How radiology professionals can help prevent the spread of infectious disease

In 1841, Ignaz Semmelweis was an obstetrician at a Vienna maternity hospital. He saw how many women were dying of puerperal fever, a uterine infection following childbirth, 20 times more in the ward where medical students delivered babies than in the next ward, where midwifery students were on staff. The medical students also routinely worked with cadavers. After more research at other hospitals, Semmelweis hypothesized that the medical students were somehow infecting the women. He instituted mandatory hand washing in 1847, and watched infection rates drop dramatically. By 1865, Louis Pasteur proposed the germ theory, discovering that microorganisms were the cause of many diseases.

Ever since, we in healthcare have been working to prevent patients from acquiring infections and diseases from the healthcare setting, known as nosocomial infections. Today, doctors take three full minutes to thoroughly soap and scrub their hands and forearms before donning gloves and gowns, before entering a sterilized operating theatre for surgery.

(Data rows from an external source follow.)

### config.mk
export PLATFORM = sky130hd
export DESIGN_NAME = core85_busarb
export DESIGN_NICKNAME = d
export VERILOG_FILES = /design/src/rtl/core85_busarb.sv
export SDC_FILE = /design/constraint.sdc
export NUM_CORES = 1
export LEC_CHECK = 0
export ABC_AREA = 1
export CORE_MARGIN = 2
export CORE_UTILIZATION = 54
export CTS_CLUSTER_DIAMETER = 120
export CTS_CLUSTER_SIZE = 10
export DETAILED_ROUTE_END_ITERATION = 7
export PLACE_DENSITY_LB_ADDON = 0.25
export SYNTH_ARGS = -nofsm -noshare
export SYNTH_HDL_FRONTEND = slang
export SYNTH_SLANG_ARGS = --single-unit
### constraint.sdc
create_clock -name clk -period 2.3 [get_ports clk]
set_clock_uncertainty 0.05 [all_clocks]
set_input_delay 0.23 -clock clk [delete_from_list [all_inputs] [get_ports clk]]
set_output_delay 0.23 -clock clk [all_outputs]
set_load 0.005 [all_outputs]
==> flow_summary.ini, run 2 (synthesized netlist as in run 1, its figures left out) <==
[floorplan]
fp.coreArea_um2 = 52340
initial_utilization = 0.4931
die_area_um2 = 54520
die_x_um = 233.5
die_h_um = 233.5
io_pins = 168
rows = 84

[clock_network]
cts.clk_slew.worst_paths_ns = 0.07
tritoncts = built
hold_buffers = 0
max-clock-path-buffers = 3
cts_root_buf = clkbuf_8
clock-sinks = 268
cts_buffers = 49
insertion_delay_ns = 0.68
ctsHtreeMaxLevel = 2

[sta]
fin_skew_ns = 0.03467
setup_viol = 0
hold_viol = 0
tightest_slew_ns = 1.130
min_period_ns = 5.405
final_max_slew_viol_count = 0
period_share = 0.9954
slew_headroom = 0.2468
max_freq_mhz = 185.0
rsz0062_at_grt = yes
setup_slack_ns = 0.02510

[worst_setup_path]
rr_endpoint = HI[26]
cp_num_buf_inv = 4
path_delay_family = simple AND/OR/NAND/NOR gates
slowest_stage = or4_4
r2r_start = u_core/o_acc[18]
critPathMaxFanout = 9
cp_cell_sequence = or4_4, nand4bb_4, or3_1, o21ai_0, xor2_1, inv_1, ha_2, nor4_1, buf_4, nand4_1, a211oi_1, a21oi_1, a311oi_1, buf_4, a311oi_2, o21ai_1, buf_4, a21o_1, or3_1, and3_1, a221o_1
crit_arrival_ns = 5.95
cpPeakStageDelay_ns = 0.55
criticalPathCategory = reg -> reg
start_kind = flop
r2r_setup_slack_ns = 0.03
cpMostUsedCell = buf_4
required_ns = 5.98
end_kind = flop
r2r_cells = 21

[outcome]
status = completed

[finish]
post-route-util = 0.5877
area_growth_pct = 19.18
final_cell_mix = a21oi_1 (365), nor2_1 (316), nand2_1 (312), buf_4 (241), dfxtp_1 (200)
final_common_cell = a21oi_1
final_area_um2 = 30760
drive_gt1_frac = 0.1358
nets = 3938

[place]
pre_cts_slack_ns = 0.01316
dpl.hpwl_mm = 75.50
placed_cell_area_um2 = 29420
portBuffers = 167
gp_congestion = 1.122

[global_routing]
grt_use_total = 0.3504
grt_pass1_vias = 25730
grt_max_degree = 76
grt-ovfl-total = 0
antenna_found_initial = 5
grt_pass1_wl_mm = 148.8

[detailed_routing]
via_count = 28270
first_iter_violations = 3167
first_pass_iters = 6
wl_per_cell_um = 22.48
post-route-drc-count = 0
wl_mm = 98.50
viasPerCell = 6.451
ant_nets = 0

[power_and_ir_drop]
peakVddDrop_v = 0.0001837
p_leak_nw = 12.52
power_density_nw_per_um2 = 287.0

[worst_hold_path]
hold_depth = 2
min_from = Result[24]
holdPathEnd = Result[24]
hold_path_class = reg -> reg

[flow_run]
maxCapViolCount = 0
$ cat config.mk
export PLATFORM = sky130hd
export DESIGN_NAME = ex_muldiv_unit_flat
export DESIGN_NICKNAME = d
export VERILOG_FILES = /design/src/rtl/ex_muldiv_if.sv /design/src/rtl/ex_muldiv_unit.sv /design/src/flat_wrapper.sv
export SDC_FILE = /design/constraint.sdc
export NUM_CORES = 1
export LEC_CHECK = 0
export BUFFER_PORTS_ARGS = -buffer_cell sky130_fd_sc_hd__buf_2
export CAP_MARGIN = 20
export CORE_MARGIN = 8
export CORE_UTILIZATION = 45
export DETAILED_ROUTE_END_ITERATION = 6
export GPL_ROUTABILITY_DRIVEN = 1
export GPL_TIMING_DRIVEN = 0
export PLACE_DENSITY = 0.67
export SETUP_SLACK_MARGIN = 0.2
export SLEW_MARGIN = 25
export SYNTH_ARGS = -nofsm -noshare
export SYNTH_HDL_FRONTEND = slang
export SYNTH_SLANG_ARGS = --single-unit
$ cat constraint.sdc
create_clock -name clk -period 3.05 [get_ports clk]
set_clock_uncertainty 0.2 [all_clocks]
set_input_delay 0.61 -clock clk [delete_from_list [all_inputs] [get_ports clk]]
set_output_delay 0.61 -clock clk [all_outputs]
set_load 0.05 [all_outputs]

While radiological professionals are among those not usually subject to that cleanliness regimen, it’s clear that all hospital staffers could benefit from a brush up on their hygiene habits. With various regulations now in place for penalizing hospitals exhibiting a high rate of hospital-acquired infections, the issue also affects every bottom line.

The Centers for Disease Control and Prevention estimates roughly 1.7 million hospital-associated infections cause or contribute to 99,000 deaths each year. Other estimates indicate 10%, or 2 million patients a year become infected, with the annual cost ranging from $28 billion to $45 billion.

This staggering price, in dollars and lives, is important to every hospital-based professional, but especially the radiological staff. Unlike other staff, radiographers travel throughout nearly the entire hospital. Devices such as encasements and holders travel as well. Anything used in a healthcare setting has the potential to transmit infection. Even doctors’ white lab coats and ties have been implicated in germ transmission. There are many modes of communicable disease transmission and here a couple examples

“Direct transmission” is when microorganisms including germs are spread to patients via contaminated items such as devices and equipment.

“Indirect-contact transmission” is when microorganisms including germs are spread between patients by staff using items that should be changed or sterilized between patients.

We should all become aware of the fine points of our office’s or hospital’s disease-prevention protocols, and take the time to follow them closely, with each patient. Wearing gloves does not replace the need for hand washing, for example, because gloves can have tiny, undetectable defects, or get torn with use.

Many healthcare offices use plastic bags and other containers to keep radiological equipment clean. Some hospitals even engage in specialty services, with patented protocols for ensuring that devices are sterile.

But these actions are only as strong as our will to take them. Long days seeing dozens of patients can make even the best of us tired and more apt to skip strict, time-consuming hygiene protocols. Business-driven attitudes can creep into play, as we feel pressure to see as many patients as possible.

Taking the time to properly prepare yourself and your equipment is really saving time and money, in the long run. Check your employer’s protocols, they may have changed recently. And follow them to the letter, with each and every patient. It’s almost impossible to quantify prevention fully, but you only have to look at the rising rate of nosocomial infections to know it’s always worth it, for your patient, your employer, and most of all, for yourself.

Radiographers work throughout the hospital setting. It’s imperative that we are responsible for reducing the spread of nosocomial diseases such as MRSA and other infectious diseases.